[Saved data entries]
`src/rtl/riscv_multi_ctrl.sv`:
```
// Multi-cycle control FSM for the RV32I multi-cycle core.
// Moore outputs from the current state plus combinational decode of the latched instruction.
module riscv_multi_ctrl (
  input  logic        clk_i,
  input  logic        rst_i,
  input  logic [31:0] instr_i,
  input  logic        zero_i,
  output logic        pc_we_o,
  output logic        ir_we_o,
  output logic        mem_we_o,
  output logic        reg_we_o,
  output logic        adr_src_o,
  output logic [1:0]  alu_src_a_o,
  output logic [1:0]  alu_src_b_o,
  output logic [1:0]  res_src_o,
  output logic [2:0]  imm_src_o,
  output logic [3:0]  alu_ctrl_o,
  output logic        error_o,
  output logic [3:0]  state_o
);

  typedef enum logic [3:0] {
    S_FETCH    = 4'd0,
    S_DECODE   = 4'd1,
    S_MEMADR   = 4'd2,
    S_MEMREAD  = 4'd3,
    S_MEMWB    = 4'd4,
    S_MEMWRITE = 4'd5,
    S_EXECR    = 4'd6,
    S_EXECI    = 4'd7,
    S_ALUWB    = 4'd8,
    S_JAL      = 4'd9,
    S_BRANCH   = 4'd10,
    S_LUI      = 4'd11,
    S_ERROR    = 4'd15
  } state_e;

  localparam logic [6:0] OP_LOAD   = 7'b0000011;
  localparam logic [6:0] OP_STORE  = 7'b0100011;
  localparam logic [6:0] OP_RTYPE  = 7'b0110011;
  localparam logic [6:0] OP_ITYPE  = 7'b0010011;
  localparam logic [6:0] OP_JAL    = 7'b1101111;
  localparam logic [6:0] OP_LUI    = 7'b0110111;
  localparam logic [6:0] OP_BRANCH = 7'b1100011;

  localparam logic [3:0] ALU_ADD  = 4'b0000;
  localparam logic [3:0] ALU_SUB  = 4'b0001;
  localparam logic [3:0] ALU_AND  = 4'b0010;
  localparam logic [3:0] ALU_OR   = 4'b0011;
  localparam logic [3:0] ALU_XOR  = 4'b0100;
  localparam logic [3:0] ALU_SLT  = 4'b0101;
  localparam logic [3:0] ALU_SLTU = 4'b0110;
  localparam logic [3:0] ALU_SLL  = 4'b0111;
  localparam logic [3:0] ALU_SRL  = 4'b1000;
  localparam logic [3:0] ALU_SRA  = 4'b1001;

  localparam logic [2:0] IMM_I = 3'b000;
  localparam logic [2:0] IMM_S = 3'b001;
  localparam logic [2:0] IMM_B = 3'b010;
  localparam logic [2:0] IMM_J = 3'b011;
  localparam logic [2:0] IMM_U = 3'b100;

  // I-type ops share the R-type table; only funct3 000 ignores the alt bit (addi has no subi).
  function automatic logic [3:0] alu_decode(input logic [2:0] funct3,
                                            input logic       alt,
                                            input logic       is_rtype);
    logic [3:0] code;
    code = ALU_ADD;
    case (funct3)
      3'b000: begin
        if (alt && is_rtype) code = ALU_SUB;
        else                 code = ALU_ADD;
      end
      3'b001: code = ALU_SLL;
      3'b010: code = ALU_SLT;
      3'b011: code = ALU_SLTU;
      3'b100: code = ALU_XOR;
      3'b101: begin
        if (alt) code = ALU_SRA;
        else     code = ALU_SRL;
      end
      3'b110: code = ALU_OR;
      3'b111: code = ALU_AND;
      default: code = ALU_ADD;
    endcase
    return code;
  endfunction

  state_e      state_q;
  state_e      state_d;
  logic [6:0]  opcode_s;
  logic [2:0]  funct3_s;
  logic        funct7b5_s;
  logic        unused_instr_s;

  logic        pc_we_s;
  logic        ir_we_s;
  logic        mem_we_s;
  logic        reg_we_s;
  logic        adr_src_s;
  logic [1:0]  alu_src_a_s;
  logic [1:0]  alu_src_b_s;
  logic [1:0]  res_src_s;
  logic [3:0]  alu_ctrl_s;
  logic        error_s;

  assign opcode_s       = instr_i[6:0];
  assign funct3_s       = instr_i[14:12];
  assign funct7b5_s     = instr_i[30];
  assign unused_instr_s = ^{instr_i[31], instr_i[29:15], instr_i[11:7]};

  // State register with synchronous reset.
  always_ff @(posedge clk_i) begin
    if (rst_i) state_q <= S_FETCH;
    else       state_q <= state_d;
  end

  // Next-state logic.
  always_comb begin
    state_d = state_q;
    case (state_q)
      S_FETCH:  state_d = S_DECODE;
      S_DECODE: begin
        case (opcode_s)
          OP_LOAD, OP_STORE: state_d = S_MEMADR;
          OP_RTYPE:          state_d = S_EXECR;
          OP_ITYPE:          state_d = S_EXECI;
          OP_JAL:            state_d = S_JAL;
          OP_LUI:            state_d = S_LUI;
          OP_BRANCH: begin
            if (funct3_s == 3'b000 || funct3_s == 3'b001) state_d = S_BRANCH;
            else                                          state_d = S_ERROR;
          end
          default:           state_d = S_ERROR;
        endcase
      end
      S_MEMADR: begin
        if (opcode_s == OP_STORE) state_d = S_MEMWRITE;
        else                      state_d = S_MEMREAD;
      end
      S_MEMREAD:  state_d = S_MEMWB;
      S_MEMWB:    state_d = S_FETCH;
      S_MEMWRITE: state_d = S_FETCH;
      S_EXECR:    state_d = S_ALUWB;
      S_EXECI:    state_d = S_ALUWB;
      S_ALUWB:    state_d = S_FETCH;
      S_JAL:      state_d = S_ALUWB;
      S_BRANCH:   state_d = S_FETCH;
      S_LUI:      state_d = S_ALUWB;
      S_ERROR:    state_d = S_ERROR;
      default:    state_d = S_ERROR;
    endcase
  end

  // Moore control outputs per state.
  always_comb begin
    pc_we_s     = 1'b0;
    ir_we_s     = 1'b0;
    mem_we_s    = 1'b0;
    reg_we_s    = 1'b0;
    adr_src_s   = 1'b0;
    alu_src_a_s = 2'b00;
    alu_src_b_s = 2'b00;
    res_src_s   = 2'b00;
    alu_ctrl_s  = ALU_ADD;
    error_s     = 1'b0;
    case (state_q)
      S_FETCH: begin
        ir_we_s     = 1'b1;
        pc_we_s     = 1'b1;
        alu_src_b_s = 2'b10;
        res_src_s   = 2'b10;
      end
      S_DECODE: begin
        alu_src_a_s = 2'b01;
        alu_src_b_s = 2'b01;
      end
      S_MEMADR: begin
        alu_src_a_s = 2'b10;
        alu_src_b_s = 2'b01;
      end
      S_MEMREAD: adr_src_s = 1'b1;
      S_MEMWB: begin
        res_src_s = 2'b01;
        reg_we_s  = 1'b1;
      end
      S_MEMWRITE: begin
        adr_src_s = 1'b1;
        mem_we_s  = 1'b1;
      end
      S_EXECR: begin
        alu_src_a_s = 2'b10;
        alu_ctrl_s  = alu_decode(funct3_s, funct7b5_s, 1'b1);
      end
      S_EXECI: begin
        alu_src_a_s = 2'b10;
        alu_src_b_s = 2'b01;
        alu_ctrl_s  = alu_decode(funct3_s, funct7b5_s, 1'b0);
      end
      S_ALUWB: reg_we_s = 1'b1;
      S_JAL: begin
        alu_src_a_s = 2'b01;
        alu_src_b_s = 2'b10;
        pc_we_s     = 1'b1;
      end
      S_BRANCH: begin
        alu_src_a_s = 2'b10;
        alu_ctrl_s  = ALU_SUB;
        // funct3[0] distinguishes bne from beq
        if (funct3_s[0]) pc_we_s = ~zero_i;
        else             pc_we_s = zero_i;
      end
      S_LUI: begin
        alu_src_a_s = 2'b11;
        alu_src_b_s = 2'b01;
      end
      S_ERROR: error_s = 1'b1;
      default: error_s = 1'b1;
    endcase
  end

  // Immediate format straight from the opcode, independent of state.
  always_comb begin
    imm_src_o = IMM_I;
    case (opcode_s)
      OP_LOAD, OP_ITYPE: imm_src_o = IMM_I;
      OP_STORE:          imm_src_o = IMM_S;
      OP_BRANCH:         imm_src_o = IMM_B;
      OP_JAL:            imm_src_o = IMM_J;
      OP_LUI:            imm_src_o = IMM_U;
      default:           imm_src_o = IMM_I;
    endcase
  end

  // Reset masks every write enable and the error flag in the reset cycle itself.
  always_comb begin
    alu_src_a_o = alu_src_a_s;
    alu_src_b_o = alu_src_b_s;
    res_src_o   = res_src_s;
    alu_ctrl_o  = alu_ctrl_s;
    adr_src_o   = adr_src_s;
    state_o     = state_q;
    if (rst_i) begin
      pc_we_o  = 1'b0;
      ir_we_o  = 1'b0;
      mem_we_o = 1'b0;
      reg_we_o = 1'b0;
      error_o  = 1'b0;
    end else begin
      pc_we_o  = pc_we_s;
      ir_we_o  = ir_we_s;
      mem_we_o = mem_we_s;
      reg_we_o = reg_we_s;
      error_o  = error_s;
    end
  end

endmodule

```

YOUR GOAL » Search the entries above for "control". Show every line that has it.

COMPLETED TASK »
// Multi-cycle control FSM for the RV32I multi-cycle core.
  // Moore control outputs per state.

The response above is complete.